Más de dos años llevaba trabajando la UE en su proyecto de tasa para las compañías digitales que venden sus productos y servicios en los 27 países comunitarios y que ven cómo los beneficios no pueden ser tasados ante la inexistencia de sedes instaladas en su territorio. Entre las empresas señaladas, las inevitables protagonistas del acrónimo GAFAM (Google, Amazon, Apple, Facebook y Microsoft), que engloba a las cinco tecnológicas norteamericanas.
 
BIDEN, IGUAL QUE TRUMP
 
Dos años de trabajo bajo la presión y las amenazas de la Administración Trump, que los ingenuos europeístas creyeron que desaparecerían con el advenimiento de su 'amigo', Joe Biden, recibido con alfombra roja en Bruselas, y jubilosos – casi babosos - comunicados de los dirigentes de la UE.
 
El nuevo jefe de la Casa Blanca propuso en campaña electoral un impuesto del 21% a las grandes empresas.
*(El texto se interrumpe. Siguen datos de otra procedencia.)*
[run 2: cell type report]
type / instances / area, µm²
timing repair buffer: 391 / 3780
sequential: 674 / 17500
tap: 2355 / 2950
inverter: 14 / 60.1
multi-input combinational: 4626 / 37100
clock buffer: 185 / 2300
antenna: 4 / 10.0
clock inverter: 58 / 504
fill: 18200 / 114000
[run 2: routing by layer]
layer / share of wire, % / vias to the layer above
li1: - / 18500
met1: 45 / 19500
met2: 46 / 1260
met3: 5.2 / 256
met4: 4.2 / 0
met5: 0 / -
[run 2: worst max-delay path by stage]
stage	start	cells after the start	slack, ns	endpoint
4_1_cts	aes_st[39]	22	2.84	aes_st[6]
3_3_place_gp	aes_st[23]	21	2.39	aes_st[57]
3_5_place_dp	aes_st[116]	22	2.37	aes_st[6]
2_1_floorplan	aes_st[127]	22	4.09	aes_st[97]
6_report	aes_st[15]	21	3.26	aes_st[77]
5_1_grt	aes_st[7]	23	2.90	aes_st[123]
From an optimization exercise on the open Yosys and OpenROAD flow, aimed at small area and few clock cycles per item; shortcuts taken in it are not production practice. Function was checked by simulation only, so behaviour that the tests miss may differ from the original. Power figures rest on the tool's default switching activity, not on a simulated workload.

==> trial 90 <==
==> flow/design.v (excerpt) <==
module je_core (
    input  wire        clk,
    input  wire        rst,         
    input  wire        in_valid,
    output wire        in_ready,
    input  wire [39:0] in_instr,    
    input  wire [9:0]  in_smp,      
    output reg         res_valid,
    output reg  [29:0] res_val,
    output wire [4:0]  res_flags    
);
clock: 20.0 ns
lec_check: 0
abc_area: 1
cap_margin: 20
core_margin: 2
core_utilization: 70
cts_buf_list: sky130_fd_sc_hd__clkbuf_8
slew_margin: 20
run.sh (not shown) runs the stock make flow with config.mk's settings and CLKGATE_MAP_FILE= SYNTH_SCRIPT=/design/flow/synth_recipe.tcl, a recipe that flattens the netlist after the stock synthesis.
==> build 12: changes against trial 90 <==
--- a/flow/design.v
+++ b/flow/design.v
@@ -85,16 +85,33 @@
             for (k = 0; k < 30; k = k + 1) begin
                 rinc30[k] = u[k] ^ c;
                 c = u[k] & c;
             end
         end
     endfunction
     wire [5:0] idx   = (k2 == K_V) ? v_p[5:0] : 6'd0;
-    wire [12:0] waddr_t = radd12({6'd0, idx}, {6'd0, s3[5:0]}, 1'b0);
-    wire [5:0]  waddr   = waddr_t[5:0];
+    function [5:0] cla6;
+        input [5:0] u, v;
+        reg [5:0] g, pr, c;
+        reg       t;
+        integer i, j, k;
+        begin
+            g = u & v; pr = u ^ v;
+            for (i = 0; i < 6; i = i + 1) begin
+                c[i] = 1'b0;
+                for (j = 0; j < i; j = j + 1) begin
+                    t = g[j];
+                    for (k = j + 1; k < i; k = k + 1) t = t & pr[k];
+                    c[i] = c[i] | t;
+                end
+            end
+            cla6 = pr ^ c;
+        end
+    endfunction
+    wire [5:0]  waddr   = cla6(idx, s3[5:0]);
     wire       q_w   = (kq == K_W) && !imm;
     wire [5:0] wra   = is_ldw ? waddr :
                        (q_w && !(need2 && !ph_q)) ? qs[5:0] : s2[5:0];
     wire [9:0] w_rd  = w_q[wra*10 +: 10];
     reg [9:0] opa, qv;
     always @(*) begin
         case (k2)
@@ -575,14 +592,18 @@
     wire        cs_c8  = cs_b0[31];
     wire        cs_c16 = cs_c8  ? cs_b1i[31] : cs_b1[31];
     wire        cs_c24 = cs_c16 ? cs_b2i[31] : cs_b2[31];
     wire [30:0] mac_c  = {cs_c24 ? cs_b3i[30:24] : cs_b3[30:24],
                           cs_c16 ? cs_b2i[23:16] : cs_b2[23:16],
                           cs_c8  ? cs_b1i[15:8]  : cs_b1[15:8],
                           cs_b0[7:0]};
+    wire        mac_z  = ~|cs_b0[7:0] &
+                         (cs_c8  ? ~|cs_b1i[15:8]  : ~|cs_b1[15:8]) &
+                         (cs_c16 ? ~|cs_b2i[23:16] : ~|cs_b2[23:16]) &
+                         (cs_c24 ? ~|cs_b3i[30:24] : ~|cs_b3[30:24]);
     wire [29:0] prod30 = mac_c[29:0];           
     wire        mac_hi = !mac_c[30] && mac_c[29];
     wire        mac_lo = mac_c[30] && !mac_c[29];
     wire [29:0] mac_t  = mac_c[29:0];
     wire [29:0] mac_r  = mac_hi ? 30'h1FFFFFFF : mac_lo ? 30'h20000000 : mac_t[29:0];
     wire [4:0]  ashr_k = ((|opb[9:5]) || (opb[4:0] > 5'd28)) ? 5'd29 : opb[4:0];
     wire        is_ashr = (op == OP_ASHR);
@@ -670,19 +691,21 @@
                          ({10{sw_b}}   & opb) |
                          ({10{sw_w}}   & w_rd) |
                          ({10{sw_add}} & add_w) |
                          ({10{sw_and}} & (opa & opb)) |
                          ({10{sw_xor}} & (opa ^ opb)) |
                          ({10{sw_sh}}  & sh_r) |
                          ({10{sw_ast}} & ast_r);
+    wire [29:0] acc_o  = ({30{sa_ldi}}  & ldi_r) |
+                         ({30{sa_ashr}} & ashr_r);
     wire [29:0] acc_r  = ({30{sa_mm}}   & mac_r) |
                          ({30{sa_ldi}}  & ldi_r) |
                          ({30{sa_ashr}} & ashr_r);
-    wire [29:0] any_r  = {acc_r[29:10], acc_r[9:0] | word_r};
-    wire fz_n   = end_visit ? 1'b0 : (nz_w || nz_a) ? (any_r == 30'd0) : fz_q;
+    wire [29:0] any_r  = {acc_o[29:10], acc_o[9:0] | word_r};
+    wire fz_n   = end_visit ? 1'b0 : (nz_w || nz_a) ? ((any_r == 30'd0) && (!sa_mm || mac_z)) : fz_q;
     wire fn_n   = end_visit ? 1'b0 : nz_w ? word_r[9] : nz_a ? acc_r[29] : fn_q;
     wire fc_n   = end_visit ? 1'b0 : c_wr ? c_new : fc_q;
     wire fv_n   = end_visit ? 1'b0 : v_wr ? v_new : fv_q;
     wire fsat_n = end_visit ? 1'b0 : fsat_q | (sat_or & v_new);
     wire        clr_va = rst || (go && end_visit);
     wire [9:0]  vdat   = word_r;       
     wire [29:0] adat   = acc_r;
Settings changed: CTS_BUF_LIST sky130_fd_sc_hd__clkbuf_8 to sky130_fd_sc_hd__clkbuf_16, CTS_CLUSTER_DIAMETER from default to 120, CTS_CLUSTER_SIZE from default to 28.
==> trial 80: changes against trial 90 <==
--- a/flow/design.v
+++ b/flow/design.v
@@ -85,16 +85,33 @@
             for (k = 0; k < 30; k = k + 1) begin
                 rinc30[k] = u[k] ^ c;
                 c = u[k] & c;
             end
         end
     endfunction
     wire [5:0] idx   = (k2 == K_V) ? v_p[5:0] : 6'd0;
-    wire [12:0] waddr_t = radd12({6'd0, idx}, {6'd0, s3[5:0]}, 1'b0);
-    wire [5:0]  waddr   = waddr_t[5:0];
+    function [5:0] cla6;
+        input [5:0] u, v;
+        reg [5:0] g, pr, c;
+        reg       t;
+        integer i, j, k;
+        begin
+            g = u & v; pr = u ^ v;
+            for (i = 0; i < 6; i = i + 1) begin
+                c[i] = 1'b0;
+                for (j = 0; j < i; j = j + 1) begin
+                    t = g[j];
+                    for (k = j + 1; k < i; k = k + 1) t = t & pr[k];
+                    c[i] = c[i] | t;
+                end
+            end
+            cla6 = pr ^ c;
+        end
+    endfunction
+    wire [5:0]  waddr   = cla6(idx, s3[5:0]);
     wire       q_w   = (kq == K_W) && !imm;
     wire [5:0] wra   = is_ldw ? waddr :
                        (q_w && !(need2 && !ph_q)) ? qs[5:0] : s2[5:0];
     wire [9:0] w_rd  = w_q[wra*10 +: 10];
     reg [9:0] opa, qv;
     always @(*) begin
         case (k2)
@@ -575,14 +592,18 @@
     wire        cs_c8  = cs_b0[31];
     wire        cs_c16 = cs_c8  ? cs_b1i[31] : cs_b1[31];
     wire        cs_c24 = cs_c16 ? cs_b2i[31] : cs_b2[31];
     wire [30:0] mac_c  = {cs_c24 ? cs_b3i[30:24] : cs_b3[30:24],
                           cs_c16 ? cs_b2i[23:16] : cs_b2[23:16],
                           cs_c8  ? cs_b1i[15:8]  : cs_b1[15:8],
                           cs_b0[7:0]};
+    wire        mac_z  = ~|cs_b0[7:0] &
+                         (cs_c8  ? ~|cs_b1i[15:8]  : ~|cs_b1[15:8]) &
+                         (cs_c16 ? ~|cs_b2i[23:16] : ~|cs_b2[23:16]) &
+                         (cs_c24 ? ~|cs_b3i[30:24] : ~|cs_b3[30:24]);
     wire [29:0] prod30 = mac_c[29:0];           
     wire        mac_hi = !mac_c[30] && mac_c[29];
     wire        mac_lo = mac_c[30] && !mac_c[29];
     wire [29:0] mac_t  = mac_c[29:0];
     wire [29:0] mac_r  = mac_hi ? 30'h1FFFFFFF : mac_lo ? 30'h20000000 : mac_t[29:0];
     wire [4:0]  ashr_k = ((|opb[9:5]) || (opb[4:0] > 5'd28)) ? 5'd29 : opb[4:0];
     wire        is_ashr = (op == OP_ASHR);
@@ -670,19 +691,21 @@
                          ({10{sw_b}}   & opb) |
                          ({10{sw_w}}   & w_rd) |
                          ({10{sw_add}} & add_w) |
                          ({10{sw_and}} & (opa & opb)) |
                          ({10{sw_xor}} & (opa ^ opb)) |
                          ({10{sw_sh}}  & sh_r) |
                          ({10{sw_ast}} & ast_r);
+    wire [29:0] acc_o  = ({30{sa_ldi}}  & ldi_r) |
+                         ({30{sa_ashr}} & ashr_r);
     wire [29:0] acc_r  = ({30{sa_mm}}   & mac_r) |
                          ({30{sa_ldi}}  & ldi_r) |
                          ({30{sa_ashr}} & ashr_r);
-    wire [29:0] any_r  = {acc_r[29:10], acc_r[9:0] | word_r};
-    wire fz_n   = end_visit ? 1'b0 : (nz_w || nz_a) ? (any_r == 30'd0) : fz_q;
+    wire [29:0] any_r  = {acc_o[29:10], acc_o[9:0] | word_r};
+    wire fz_n   = end_visit ? 1'b0 : (nz_w || nz_a) ? ((any_r == 30'd0) && (!sa_mm || mac_z)) : fz_q;
     wire fn_n   = end_visit ? 1'b0 : nz_w ? word_r[9] : nz_a ? acc_r[29] : fn_q;
     wire fc_n   = end_visit ? 1'b0 : c_wr ? c_new : fc_q;
     wire fv_n   = end_visit ? 1'b0 : v_wr ? v_new : fv_q;
     wire fsat_n = end_visit ? 1'b0 : fsat_q | (sat_or & v_new);
     wire        clr_va = rst || (go && end_visit);
     wire [9:0]  vdat   = word_r;       
     wire [29:0] adat   = acc_r;
Settings changed: CORE_UTILIZATION 70 to 65, CTS_BUF_LIST sky130_fd_sc_hd__clkbuf_8 to sky130_fd_sc_hd__clkbuf_16, CTS_CLUSTER_DIAMETER from default to 100, CTS_CLUSTER_SIZE from default to 20.
==> trial 75: changes against trial 90 <==
--- a/flow/design.v
+++ b/flow/design.v
@@ -85,16 +85,33 @@
             for (k = 0; k < 30; k = k + 1) begin
                 rinc30[k] = u[k] ^ c;
                 c = u[k] & c;
             end
         end
     endfunction
     wire [5:0] idx   = (k2 == K_V) ? v_p[5:0] : 6'd0;
-    wire [12:0] waddr_t = radd12({6'd0, idx}, {6'd0, s3[5:0]}, 1'b0);
-    wire [5:0]  waddr   = waddr_t[5:0];
+    function [5:0] cla6;
+        input [5:0] u, v;
+        reg [5:0] g, pr, c;
+        reg       t;
+        integer i, j, k;
+        begin
+            g = u & v; pr = u ^ v;
+            for (i = 0; i < 6; i = i + 1) begin
+                c[i] = 1'b0;
+                for (j = 0; j < i; j = j + 1) begin
+                    t = g[j];
+                    for (k = j + 1; k < i; k = k + 1) t = t & pr[k];
+                    c[i] = c[i] | t;
+                end
+            end
+            cla6 = pr ^ c;
+        end
+    endfunction
+    wire [5:0]  waddr   = cla6(idx, s3[5:0]);
     wire       q_w   = (kq == K_W) && !imm;
     wire [5:0] wra   = is_ldw ? waddr :
                        (q_w && !(need2 && !ph_q)) ? qs[5:0] : s2[5:0];
     wire [9:0] w_rd  = w_q[wra*10 +: 10];
     reg [9:0] opa, qv;
     always @(*) begin
         case (k2)
@@ -575,14 +592,18 @@
     wire        cs_c8  = cs_b0[31];
     wire        cs_c16 = cs_c8  ? cs_b1i[31] : cs_b1[31];
     wire        cs_c24 = cs_c16 ? cs_b2i[31] : cs_b2[31];
     wire [30:0] mac_c  = {cs_c24 ? cs_b3i[30:24] : cs_b3[30:24],
                           cs_c16 ? cs_b2i[23:16] : cs_b2[23:16],
                           cs_c8  ? cs_b1i[15:8]  : cs_b1[15:8],
                           cs_b0[7:0]};
+    wire        mac_z  = ~|cs_b0[7:0] &
+                         (cs_c8  ? ~|cs_b1i[15:8]  : ~|cs_b1[15:8]) &
+                         (cs_c16 ? ~|cs_b2i[23:16] : ~|cs_b2[23:16]) &
+                         (cs_c24 ? ~|cs_b3i[30:24] : ~|cs_b3[30:24]);
     wire [29:0] prod30 = mac_c[29:0];           
     wire        mac_hi = !mac_c[30] && mac_c[29];
     wire        mac_lo = mac_c[30] && !mac_c[29];
     wire [29:0] mac_t  = mac_c[29:0];
     wire [29:0] mac_r  = mac_hi ? 30'h1FFFFFFF : mac_lo ? 30'h20000000 : mac_t[29:0];
     wire [4:0]  ashr_k = ((|opb[9:5]) || (opb[4:0] > 5'd28)) ? 5'd29 : opb[4:0];
     wire        is_ashr = (op == OP_ASHR);
@@ -670,19 +691,21 @@
                          ({10{sw_b}}   & opb) |
                          ({10{sw_w}}   & w_rd) |
                          ({10{sw_add}} & add_w) |
                          ({10{sw_and}} & (opa & opb)) |
                          ({10{sw_xor}} & (opa ^ opb)) |
                          ({10{sw_sh}}  & sh_r) |
                          ({10{sw_ast}} & ast_r);
+    wire [29:0] acc_o  = ({30{sa_ldi}}  & ldi_r) |
+                         ({30{sa_ashr}} & ashr_r);
     wire [29:0] acc_r  = ({30{sa_mm}}   & mac_r) |
                          ({30{sa_ldi}}  & ldi_r) |
                          ({30{sa_ashr}} & ashr_r);
-    wire [29:0] any_r  = {acc_r[29:10], acc_r[9:0] | word_r};
-    wire fz_n   = end_visit ? 1'b0 : (nz_w || nz_a) ? (any_r == 30'd0) : fz_q;
+    wire [29:0] any_r  = {acc_o[29:10], acc_o[9:0] | word_r};
+    wire fz_n   = end_visit ? 1'b0 : (nz_w || nz_a) ? ((any_r == 30'd0) && (!sa_mm || mac_z)) : fz_q;
     wire fn_n   = end_visit ? 1'b0 : nz_w ? word_r[9] : nz_a ? acc_r[29] : fn_q;
     wire fc_n   = end_visit ? 1'b0 : c_wr ? c_new : fc_q;
     wire fv_n   = end_visit ? 1'b0 : v_wr ? v_new : fv_q;
     wire fsat_n = end_visit ? 1'b0 : fsat_q | (sat_or & v_new);
     wire        clr_va = rst || (go && end_visit);
     wire [9:0]  vdat   = word_r;       
     wire [29:0] adat   = acc_r;
Settings changed: CORE_UTILIZATION 70 to 65, CTS_BUF_LIST sky130_fd_sc_hd__clkbuf_8 to sky130_fd_sc_hd__clkbuf_16, CTS_CLUSTER_DIAMETER from default to 120, CTS_CLUSTER_SIZE from default to 28.
==> notes.md <==
Clk pwr share 20.5%; outcome finished clean; starting utilization of the core area 70.5%; antenna cells 1; Mapped Nets 5774
the above is filed under build 12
Tras la toma de posesión, su "progresismo" se fue debilitando hasta reducir la cifra en un 15% aplicable a nivel mundial. Pero sus aliados transatlánticos, que aplaudieron ese fervor impositivo – casi izquierdista- de Biden, han tenido que envainar su tasa ante las amigables presiones de Washington D.C.
 
VASELINA DIPLOMÁTICA
 
El G7 y el G20 acabaron con las esperanzas europeas. Janet Yellen, la nueva Secretaria del Tesoro (Ministra de Finanzas) de Estados Unidos, aprovechó su bautismo internacional para ir advirtiendo a los europeos. En su visita al corazón de la UE, en Bruselas, fue ya tajante: "Invito a desmantelar las tasas digitales existentes, que Estados Unidos considera discriminatorias, y a abstenerse de aplicar medidas similares en el futuro". Quizá Trump habría utilizado términos todavía más imperativos o más floridos, el caso es que la vaselina diplomática de Biden surtió efecto.
 
La UE decidió aplazar su impuesto ante los argumentos de Yellen, esto es, esperar al acuerdo mundial sobre la tasación de un 15% a las empresas que superen los 20.000 millones de dólares en cifra de negocios y superen una rentabilidad del 10%. El gobierno norteamericano arguye que los dos impuestos son redundantes y que los republicanos norteamericanos podrían soliviantarse y condenar en el Senado la propuesta del 15% global que, por cierto, debería ser aprobada por 138 países, cuando los beneficiados serían muchos menos.
 
La realidad es que, como es lógico, Estados Unidos da prioridad a sus intereses y deja, una vez más al descubierto la debilidad política de la Unión Europea, que renuncia, de momento, a una de las fuentes de ingresos para hacer frente al gasto de 750.000 millones de euros que va a dedicar a la recuperación de sus 27 miembros, afectados por la pandemia de covid-19.
 
De nada sirvieron los intentos de la vicepresidenta de la Comisión Europea, Margrethe Vestager, que insistía en el hecho de que la tasa europea – menor que ese 15% global - no se aplicaría solo a las cinco multinacionales norteamericanas, sino a cientos de empresas digitales en el mundo.
 
OPOSICIÓN DENTRO DE LA UE
 
Yellen, además, movía el puñal verbal en la llaga europea señalando que dentro de la UE hay países en contra de la tasa europea, como Irlanda, Hungría y Estonia, que practican 'dumping' fiscal para atraer empresas extranjeras a su territorio. Se abstuvo de mencionar - sería ya demasiado - que dentro de la UE existen otros paraísos que practican la 'optimización fiscal', en claro, beneficios fiscales para empresas de países vecinos que quieran escapar de los impuestos de sus propios gobiernos, como Holanda, Luxemburgo o Malta, además de la ya mencionada Irlanda.
 
El responsable de las finanzas de Francia, Bruno Le Maire, se había referido a la tasa europea como "el impuesto del siglo". Una declaración que sigue siendo válida para dentro de cien años. La vejación de Joe Biden a la UE fue tan clamorosa que ninguno de los comisarios (ministros) europeos quiso comunicar personalmente la decisión ante la prensa y enviaron a un vocero.
 
Eso sí, en ese ridículo ejercicio de la nueva comunicación a través de las redes sociales, el comisario europeo de Economía, Paolo Gentiloni, tuiteaba una foto con Janet Yellen con el tílular obligado cuando es mejor no profundizar en el fracaso: "Excellent meeting with Janet Yellen". No merece ni ser traducido.